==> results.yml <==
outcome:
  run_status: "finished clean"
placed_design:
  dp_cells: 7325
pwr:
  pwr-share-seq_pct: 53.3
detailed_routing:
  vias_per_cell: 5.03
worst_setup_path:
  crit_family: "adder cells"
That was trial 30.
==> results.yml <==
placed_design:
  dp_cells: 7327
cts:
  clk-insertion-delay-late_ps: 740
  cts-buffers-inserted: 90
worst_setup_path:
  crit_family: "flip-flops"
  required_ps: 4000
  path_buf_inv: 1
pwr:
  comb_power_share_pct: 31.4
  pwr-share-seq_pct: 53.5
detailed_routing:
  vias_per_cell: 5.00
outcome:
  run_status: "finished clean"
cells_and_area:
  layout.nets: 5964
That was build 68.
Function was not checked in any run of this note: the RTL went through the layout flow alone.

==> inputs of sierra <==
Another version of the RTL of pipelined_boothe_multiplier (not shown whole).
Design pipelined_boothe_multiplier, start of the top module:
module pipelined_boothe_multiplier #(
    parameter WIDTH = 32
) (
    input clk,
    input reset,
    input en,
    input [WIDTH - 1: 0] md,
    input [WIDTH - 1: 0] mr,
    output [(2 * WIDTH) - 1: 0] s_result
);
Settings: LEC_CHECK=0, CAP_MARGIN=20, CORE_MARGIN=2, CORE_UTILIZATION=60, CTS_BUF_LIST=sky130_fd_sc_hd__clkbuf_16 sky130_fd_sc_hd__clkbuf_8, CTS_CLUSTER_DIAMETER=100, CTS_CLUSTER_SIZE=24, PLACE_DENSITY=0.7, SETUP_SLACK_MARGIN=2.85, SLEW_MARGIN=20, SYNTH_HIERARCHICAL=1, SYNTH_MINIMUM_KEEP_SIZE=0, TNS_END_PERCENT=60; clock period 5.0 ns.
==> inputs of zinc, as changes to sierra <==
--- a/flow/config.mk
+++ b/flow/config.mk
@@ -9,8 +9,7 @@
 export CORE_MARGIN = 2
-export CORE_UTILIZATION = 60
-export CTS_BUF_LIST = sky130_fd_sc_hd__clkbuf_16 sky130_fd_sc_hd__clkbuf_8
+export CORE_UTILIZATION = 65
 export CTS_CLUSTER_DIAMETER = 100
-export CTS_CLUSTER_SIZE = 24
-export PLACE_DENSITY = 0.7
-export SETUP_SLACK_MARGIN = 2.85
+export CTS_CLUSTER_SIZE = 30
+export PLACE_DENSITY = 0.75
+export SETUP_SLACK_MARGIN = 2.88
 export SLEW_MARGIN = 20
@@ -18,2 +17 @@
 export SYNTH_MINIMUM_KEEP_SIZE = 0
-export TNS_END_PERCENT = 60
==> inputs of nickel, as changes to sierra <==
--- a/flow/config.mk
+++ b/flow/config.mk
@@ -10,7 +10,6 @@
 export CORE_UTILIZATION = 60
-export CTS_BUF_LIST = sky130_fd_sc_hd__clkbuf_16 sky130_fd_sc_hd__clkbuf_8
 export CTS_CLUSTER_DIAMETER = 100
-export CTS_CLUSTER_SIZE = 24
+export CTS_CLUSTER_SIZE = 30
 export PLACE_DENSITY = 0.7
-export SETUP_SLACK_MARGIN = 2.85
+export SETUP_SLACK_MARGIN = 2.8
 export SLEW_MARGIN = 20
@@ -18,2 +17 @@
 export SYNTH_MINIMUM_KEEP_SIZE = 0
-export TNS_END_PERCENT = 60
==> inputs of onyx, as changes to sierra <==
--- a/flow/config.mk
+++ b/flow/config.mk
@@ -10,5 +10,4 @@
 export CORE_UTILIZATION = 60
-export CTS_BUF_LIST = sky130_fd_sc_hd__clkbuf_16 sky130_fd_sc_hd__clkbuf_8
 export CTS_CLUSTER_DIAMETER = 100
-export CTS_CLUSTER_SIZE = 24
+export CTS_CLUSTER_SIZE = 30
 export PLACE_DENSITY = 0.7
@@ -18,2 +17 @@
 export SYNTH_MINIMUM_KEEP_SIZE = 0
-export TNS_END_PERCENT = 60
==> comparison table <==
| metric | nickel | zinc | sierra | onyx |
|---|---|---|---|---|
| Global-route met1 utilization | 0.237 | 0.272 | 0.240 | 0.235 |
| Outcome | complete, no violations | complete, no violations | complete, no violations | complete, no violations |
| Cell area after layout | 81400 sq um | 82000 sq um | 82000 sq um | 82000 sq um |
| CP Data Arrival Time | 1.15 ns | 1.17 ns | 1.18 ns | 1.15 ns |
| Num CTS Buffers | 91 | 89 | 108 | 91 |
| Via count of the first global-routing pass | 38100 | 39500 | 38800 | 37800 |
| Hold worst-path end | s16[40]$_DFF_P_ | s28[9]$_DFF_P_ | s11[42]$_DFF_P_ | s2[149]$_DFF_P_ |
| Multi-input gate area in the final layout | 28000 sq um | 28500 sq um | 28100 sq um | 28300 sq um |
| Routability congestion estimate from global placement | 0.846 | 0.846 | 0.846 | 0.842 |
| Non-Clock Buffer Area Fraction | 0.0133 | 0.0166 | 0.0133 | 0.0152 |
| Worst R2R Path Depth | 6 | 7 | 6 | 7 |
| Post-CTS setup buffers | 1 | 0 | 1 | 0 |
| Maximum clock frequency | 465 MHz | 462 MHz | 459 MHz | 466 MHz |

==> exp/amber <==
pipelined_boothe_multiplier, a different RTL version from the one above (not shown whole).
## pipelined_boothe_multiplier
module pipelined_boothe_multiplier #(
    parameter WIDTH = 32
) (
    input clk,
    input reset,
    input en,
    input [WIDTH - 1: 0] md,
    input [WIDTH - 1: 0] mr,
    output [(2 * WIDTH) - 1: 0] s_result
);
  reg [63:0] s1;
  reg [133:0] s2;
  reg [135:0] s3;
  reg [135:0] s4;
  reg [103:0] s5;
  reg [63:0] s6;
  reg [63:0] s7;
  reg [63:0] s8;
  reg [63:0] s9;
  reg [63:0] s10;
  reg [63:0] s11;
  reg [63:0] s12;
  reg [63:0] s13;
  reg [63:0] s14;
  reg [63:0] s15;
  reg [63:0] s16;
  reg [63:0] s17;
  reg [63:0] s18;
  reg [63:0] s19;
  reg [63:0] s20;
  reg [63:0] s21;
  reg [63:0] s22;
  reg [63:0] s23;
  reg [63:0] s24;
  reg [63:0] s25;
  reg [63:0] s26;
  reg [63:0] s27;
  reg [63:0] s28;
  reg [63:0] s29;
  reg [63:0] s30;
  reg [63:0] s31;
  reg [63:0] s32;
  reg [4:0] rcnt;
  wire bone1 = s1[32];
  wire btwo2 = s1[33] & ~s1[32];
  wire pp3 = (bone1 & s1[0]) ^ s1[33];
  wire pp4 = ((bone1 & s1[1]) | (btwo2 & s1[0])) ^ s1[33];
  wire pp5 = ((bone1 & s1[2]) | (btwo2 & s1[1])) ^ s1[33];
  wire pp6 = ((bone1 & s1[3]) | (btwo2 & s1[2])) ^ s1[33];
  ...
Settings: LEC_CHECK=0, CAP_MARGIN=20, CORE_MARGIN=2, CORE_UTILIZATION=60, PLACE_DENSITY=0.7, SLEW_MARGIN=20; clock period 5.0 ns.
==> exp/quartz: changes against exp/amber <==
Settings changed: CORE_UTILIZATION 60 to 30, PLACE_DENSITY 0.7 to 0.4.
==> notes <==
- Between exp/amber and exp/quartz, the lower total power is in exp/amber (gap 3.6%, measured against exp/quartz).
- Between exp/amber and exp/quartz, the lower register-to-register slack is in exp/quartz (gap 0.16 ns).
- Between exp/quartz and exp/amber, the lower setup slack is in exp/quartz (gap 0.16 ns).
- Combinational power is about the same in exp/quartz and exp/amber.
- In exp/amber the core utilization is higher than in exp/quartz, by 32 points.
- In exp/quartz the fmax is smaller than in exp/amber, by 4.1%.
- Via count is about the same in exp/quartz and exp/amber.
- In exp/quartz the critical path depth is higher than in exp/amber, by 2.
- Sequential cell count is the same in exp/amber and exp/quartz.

==============================

What you return should be the lines from the beginning of the records through the one that contains "Design pipelined_boothe_multiplier, start", repeated exactly and with no additions.

==> results.yml <==
outcome:
  run_status: "finished clean"
placed_design:
  dp_cells: 7325
pwr:
  pwr-share-seq_pct: 53.3
detailed_routing:
  vias_per_cell: 5.03
worst_setup_path:
  crit_family: "adder cells"
That was trial 30.
==> results.yml <==
placed_design:
  dp_cells: 7327
cts:
  clk-insertion-delay-late_ps: 740
  cts-buffers-inserted: 90
worst_setup_path:
  crit_family: "flip-flops"
  required_ps: 4000
  path_buf_inv: 1
pwr:
  comb_power_share_pct: 31.4
  pwr-share-seq_pct: 53.5
detailed_routing:
  vias_per_cell: 5.00
outcome:
  run_status: "finished clean"
cells_and_area:
  layout.nets: 5964
That was build 68.
Function was not checked in any run of this note: the RTL went through the layout flow alone.

==> inputs of sierra <==
Another version of the RTL of pipelined_boothe_multiplier (not shown whole).
Design pipelined_boothe_multiplier, start of the top module:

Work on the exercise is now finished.